» **YOUR TASK**:
Every line in the data below from the one containing "layer / wire length [µm] / GRT usage" down to the one containing "tap,1650,0.02871", both included, must be retyped exactly; no other line is to appear.

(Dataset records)
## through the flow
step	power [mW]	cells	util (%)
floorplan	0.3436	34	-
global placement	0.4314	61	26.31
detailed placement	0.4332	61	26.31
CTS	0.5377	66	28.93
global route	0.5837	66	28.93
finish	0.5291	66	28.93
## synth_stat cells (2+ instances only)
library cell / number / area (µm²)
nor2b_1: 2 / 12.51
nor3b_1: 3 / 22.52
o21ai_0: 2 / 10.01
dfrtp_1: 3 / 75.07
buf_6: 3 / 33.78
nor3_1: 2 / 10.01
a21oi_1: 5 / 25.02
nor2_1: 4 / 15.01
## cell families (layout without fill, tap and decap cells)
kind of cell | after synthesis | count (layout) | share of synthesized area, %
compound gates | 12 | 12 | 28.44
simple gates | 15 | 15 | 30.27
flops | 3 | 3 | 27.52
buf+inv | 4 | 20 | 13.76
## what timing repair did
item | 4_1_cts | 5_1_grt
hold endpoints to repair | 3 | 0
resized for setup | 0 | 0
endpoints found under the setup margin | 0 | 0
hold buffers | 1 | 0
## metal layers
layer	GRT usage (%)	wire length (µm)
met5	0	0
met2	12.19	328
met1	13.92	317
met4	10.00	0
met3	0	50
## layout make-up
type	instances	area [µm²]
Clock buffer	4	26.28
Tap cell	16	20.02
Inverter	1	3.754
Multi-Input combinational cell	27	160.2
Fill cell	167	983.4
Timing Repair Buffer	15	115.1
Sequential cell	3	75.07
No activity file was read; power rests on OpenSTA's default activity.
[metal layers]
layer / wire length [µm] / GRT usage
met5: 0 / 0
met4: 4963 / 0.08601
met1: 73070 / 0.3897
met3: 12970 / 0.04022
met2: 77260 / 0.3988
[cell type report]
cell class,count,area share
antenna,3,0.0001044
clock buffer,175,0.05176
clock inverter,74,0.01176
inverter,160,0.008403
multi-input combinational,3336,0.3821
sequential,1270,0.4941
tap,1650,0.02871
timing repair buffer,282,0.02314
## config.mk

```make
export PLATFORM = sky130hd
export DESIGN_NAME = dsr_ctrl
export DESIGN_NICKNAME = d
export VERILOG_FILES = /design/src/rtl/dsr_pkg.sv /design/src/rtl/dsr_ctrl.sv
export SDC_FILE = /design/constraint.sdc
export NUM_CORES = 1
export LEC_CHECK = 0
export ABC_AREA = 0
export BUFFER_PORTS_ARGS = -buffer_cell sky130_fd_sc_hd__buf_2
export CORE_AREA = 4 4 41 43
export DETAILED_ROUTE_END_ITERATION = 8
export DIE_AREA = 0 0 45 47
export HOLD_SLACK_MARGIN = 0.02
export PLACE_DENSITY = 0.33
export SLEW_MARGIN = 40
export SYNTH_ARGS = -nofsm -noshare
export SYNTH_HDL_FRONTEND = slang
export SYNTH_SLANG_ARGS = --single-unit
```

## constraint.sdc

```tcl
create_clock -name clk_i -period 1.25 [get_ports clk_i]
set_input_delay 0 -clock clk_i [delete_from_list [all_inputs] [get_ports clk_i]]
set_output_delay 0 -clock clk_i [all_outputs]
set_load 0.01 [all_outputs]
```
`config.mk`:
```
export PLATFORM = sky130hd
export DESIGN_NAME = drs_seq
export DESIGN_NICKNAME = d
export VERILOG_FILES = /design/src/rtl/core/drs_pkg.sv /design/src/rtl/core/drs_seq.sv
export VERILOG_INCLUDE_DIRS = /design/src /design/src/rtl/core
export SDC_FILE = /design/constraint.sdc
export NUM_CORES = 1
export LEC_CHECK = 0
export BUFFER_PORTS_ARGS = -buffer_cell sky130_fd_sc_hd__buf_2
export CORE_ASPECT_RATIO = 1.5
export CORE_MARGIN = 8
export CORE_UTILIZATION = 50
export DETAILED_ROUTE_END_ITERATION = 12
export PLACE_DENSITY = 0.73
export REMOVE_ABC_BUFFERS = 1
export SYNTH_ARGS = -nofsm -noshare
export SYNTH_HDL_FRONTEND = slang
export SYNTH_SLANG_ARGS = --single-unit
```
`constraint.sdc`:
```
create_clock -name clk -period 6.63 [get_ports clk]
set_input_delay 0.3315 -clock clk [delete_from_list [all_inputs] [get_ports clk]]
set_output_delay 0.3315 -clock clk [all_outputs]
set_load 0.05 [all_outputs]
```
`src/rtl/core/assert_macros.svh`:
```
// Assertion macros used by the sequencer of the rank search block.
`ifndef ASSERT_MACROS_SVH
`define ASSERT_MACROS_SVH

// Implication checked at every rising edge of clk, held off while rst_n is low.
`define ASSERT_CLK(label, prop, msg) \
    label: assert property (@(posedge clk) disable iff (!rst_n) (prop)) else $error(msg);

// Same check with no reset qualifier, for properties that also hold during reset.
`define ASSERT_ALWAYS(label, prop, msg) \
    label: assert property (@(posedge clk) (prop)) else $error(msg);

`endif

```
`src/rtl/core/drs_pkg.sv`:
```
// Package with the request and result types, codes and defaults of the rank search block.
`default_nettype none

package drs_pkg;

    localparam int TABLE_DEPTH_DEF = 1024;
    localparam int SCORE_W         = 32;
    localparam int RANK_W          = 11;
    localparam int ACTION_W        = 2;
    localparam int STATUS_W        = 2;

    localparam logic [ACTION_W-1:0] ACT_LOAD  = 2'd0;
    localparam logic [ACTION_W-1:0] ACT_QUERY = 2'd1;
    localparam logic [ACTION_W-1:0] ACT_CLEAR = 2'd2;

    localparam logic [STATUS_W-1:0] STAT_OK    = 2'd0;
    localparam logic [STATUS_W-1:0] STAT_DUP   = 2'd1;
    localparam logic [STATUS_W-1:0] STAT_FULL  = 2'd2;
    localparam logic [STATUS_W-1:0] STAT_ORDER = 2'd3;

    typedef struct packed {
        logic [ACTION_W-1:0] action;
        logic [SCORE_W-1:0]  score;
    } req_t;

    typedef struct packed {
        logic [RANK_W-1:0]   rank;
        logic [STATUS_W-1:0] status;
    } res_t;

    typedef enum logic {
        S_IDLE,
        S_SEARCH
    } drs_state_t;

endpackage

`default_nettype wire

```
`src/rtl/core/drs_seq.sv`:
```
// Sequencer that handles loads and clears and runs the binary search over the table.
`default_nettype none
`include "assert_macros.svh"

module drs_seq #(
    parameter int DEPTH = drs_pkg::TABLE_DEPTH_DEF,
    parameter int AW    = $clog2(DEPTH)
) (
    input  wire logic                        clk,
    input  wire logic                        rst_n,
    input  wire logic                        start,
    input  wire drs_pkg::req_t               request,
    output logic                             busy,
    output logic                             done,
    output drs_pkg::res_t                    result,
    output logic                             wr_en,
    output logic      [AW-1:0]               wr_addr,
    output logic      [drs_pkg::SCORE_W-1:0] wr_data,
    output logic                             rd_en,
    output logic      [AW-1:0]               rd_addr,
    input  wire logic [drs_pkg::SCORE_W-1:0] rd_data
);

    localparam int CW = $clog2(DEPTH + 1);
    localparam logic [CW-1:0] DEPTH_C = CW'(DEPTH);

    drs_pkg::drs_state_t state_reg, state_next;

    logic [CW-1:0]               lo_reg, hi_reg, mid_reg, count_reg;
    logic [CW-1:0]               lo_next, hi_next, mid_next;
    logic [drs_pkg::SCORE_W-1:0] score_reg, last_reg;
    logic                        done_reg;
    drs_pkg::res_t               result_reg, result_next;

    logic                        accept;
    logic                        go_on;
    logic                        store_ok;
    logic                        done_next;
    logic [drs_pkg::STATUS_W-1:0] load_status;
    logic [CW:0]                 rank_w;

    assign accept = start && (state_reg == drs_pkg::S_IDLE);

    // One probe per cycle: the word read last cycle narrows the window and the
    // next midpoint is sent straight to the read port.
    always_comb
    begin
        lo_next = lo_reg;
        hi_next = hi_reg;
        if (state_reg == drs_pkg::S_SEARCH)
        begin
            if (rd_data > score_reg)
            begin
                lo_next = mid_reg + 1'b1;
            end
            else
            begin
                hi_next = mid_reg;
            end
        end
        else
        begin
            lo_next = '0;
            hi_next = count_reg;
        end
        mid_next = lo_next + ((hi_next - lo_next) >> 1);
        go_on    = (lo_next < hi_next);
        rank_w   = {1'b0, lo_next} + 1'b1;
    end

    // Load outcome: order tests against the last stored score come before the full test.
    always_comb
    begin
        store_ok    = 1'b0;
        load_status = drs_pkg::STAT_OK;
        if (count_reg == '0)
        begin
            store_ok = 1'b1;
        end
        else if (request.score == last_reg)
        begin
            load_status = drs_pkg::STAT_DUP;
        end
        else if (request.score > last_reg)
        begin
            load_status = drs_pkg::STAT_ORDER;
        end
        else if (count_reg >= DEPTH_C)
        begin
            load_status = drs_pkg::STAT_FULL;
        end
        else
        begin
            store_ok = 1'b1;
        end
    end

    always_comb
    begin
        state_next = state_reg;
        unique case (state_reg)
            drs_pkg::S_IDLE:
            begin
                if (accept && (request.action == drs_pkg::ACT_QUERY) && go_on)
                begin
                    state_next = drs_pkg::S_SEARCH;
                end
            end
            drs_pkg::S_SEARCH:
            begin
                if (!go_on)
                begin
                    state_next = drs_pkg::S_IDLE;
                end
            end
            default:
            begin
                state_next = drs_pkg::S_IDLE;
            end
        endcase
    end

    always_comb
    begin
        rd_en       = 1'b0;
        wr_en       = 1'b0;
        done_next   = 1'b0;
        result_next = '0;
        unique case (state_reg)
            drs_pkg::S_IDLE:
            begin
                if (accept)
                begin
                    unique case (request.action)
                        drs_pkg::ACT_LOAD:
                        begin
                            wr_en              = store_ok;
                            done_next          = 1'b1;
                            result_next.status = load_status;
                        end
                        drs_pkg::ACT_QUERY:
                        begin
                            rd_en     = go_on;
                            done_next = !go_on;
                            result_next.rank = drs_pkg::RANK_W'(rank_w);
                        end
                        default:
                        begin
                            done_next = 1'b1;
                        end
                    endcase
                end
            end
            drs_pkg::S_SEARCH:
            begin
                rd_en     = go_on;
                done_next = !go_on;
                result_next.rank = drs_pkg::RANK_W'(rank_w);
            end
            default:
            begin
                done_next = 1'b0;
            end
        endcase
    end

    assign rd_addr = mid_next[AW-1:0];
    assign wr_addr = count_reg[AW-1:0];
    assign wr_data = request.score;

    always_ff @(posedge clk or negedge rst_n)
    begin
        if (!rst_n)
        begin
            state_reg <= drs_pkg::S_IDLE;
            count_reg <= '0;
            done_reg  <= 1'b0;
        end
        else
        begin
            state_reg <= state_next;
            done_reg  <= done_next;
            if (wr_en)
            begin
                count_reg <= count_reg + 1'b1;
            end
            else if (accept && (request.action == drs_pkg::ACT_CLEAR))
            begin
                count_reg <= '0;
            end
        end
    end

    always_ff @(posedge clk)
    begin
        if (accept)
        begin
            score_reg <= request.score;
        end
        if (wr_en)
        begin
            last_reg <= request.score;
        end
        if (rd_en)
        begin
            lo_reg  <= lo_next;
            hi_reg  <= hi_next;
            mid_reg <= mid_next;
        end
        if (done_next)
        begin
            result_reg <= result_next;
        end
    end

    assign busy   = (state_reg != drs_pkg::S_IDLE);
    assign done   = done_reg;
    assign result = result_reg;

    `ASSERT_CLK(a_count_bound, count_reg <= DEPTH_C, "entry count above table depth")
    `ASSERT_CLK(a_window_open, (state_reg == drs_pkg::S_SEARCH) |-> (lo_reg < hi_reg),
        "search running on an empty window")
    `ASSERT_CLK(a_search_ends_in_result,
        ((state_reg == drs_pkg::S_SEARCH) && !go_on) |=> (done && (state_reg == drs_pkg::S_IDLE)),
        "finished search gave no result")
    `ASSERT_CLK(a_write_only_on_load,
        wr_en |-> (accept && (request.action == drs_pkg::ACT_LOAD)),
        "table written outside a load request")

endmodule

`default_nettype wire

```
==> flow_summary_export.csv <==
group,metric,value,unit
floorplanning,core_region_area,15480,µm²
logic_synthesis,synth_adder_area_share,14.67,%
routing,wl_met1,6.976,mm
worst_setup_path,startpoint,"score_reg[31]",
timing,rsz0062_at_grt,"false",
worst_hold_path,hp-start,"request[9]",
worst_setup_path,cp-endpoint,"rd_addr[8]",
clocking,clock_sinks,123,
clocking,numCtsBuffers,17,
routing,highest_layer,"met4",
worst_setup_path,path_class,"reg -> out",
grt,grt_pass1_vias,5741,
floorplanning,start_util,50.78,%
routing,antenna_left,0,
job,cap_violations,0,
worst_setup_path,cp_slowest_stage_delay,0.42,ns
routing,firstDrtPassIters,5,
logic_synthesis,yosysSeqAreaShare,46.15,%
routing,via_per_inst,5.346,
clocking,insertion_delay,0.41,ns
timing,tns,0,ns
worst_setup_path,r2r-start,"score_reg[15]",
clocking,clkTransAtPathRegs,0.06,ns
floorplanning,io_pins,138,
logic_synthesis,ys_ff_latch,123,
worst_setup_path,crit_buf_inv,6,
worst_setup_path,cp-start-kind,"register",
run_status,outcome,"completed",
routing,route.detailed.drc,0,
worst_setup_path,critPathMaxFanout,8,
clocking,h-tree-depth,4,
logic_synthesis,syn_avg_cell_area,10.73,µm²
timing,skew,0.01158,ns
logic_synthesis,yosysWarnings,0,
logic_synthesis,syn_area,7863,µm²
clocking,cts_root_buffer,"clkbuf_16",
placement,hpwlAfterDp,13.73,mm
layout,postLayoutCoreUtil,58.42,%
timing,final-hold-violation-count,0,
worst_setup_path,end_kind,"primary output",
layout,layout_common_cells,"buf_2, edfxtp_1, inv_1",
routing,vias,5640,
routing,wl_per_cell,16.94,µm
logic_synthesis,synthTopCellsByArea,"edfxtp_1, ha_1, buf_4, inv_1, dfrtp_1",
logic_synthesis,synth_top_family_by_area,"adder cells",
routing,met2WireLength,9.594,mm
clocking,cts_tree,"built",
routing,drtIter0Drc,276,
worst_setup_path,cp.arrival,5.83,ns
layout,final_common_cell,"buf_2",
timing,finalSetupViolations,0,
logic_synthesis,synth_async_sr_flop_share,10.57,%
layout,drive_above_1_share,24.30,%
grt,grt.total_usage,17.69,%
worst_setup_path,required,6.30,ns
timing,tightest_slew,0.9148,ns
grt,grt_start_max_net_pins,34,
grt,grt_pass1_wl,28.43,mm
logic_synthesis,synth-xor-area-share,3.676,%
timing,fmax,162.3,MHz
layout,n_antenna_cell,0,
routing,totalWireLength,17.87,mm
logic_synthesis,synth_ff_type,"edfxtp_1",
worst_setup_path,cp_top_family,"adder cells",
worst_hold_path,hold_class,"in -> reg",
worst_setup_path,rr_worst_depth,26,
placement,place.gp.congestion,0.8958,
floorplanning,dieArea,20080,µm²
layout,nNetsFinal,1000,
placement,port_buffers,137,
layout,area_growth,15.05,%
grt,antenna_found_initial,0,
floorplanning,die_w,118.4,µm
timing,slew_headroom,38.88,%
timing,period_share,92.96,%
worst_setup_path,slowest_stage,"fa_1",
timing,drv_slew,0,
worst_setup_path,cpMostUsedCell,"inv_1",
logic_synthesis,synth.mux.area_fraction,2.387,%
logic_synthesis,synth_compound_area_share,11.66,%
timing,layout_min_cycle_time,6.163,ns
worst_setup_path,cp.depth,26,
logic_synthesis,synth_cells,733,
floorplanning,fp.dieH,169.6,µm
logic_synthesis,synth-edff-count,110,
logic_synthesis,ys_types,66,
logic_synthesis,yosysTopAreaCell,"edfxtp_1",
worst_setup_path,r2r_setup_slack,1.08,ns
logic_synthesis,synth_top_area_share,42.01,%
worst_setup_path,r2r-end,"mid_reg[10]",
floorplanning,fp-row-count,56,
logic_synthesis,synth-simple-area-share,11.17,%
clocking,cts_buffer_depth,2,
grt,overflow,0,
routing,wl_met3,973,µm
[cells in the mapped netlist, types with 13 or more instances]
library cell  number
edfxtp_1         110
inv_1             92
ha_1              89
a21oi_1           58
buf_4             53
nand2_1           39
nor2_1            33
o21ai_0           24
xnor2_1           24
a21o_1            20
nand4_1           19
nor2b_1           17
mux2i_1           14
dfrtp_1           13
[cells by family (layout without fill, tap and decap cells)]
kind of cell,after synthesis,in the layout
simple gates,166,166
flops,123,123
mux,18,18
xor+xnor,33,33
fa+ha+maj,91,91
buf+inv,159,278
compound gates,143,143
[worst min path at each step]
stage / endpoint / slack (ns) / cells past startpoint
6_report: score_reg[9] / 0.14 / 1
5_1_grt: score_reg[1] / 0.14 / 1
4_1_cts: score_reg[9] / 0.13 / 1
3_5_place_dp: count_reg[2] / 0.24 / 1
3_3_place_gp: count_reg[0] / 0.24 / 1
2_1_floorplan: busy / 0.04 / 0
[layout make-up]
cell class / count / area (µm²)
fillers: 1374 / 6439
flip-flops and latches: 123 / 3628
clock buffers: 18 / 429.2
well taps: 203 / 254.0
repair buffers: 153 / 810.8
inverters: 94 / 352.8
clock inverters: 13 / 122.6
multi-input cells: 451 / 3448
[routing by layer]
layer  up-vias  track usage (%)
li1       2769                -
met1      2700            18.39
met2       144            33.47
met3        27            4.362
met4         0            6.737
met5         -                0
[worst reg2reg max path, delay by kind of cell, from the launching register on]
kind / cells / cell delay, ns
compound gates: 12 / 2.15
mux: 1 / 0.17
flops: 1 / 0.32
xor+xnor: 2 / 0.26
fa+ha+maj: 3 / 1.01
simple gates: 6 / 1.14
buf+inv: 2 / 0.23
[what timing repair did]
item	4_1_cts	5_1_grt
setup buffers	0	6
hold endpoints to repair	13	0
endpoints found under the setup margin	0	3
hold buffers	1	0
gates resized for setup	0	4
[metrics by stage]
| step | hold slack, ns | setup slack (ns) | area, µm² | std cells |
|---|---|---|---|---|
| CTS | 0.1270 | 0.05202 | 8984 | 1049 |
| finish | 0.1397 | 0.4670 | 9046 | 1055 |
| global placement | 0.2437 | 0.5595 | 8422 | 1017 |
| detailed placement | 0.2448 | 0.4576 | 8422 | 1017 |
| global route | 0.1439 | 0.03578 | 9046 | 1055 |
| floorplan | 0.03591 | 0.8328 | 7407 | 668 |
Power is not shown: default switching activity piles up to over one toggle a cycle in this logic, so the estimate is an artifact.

» **THE COMPLETED TASK**:
layer / wire length [µm] / GRT usage
met5: 0 / 0
met4: 4963 / 0.08601
met1: 73070 / 0.3897
met3: 12970 / 0.04022
met2: 77260 / 0.3988
[cell type report]
cell class,count,area share
antenna,3,0.0001044
clock buffer,175,0.05176
clock inverter,74,0.01176
inverter,160,0.008403
multi-input combinational,3336,0.3821
sequential,1270,0.4941
tap,1650,0.02871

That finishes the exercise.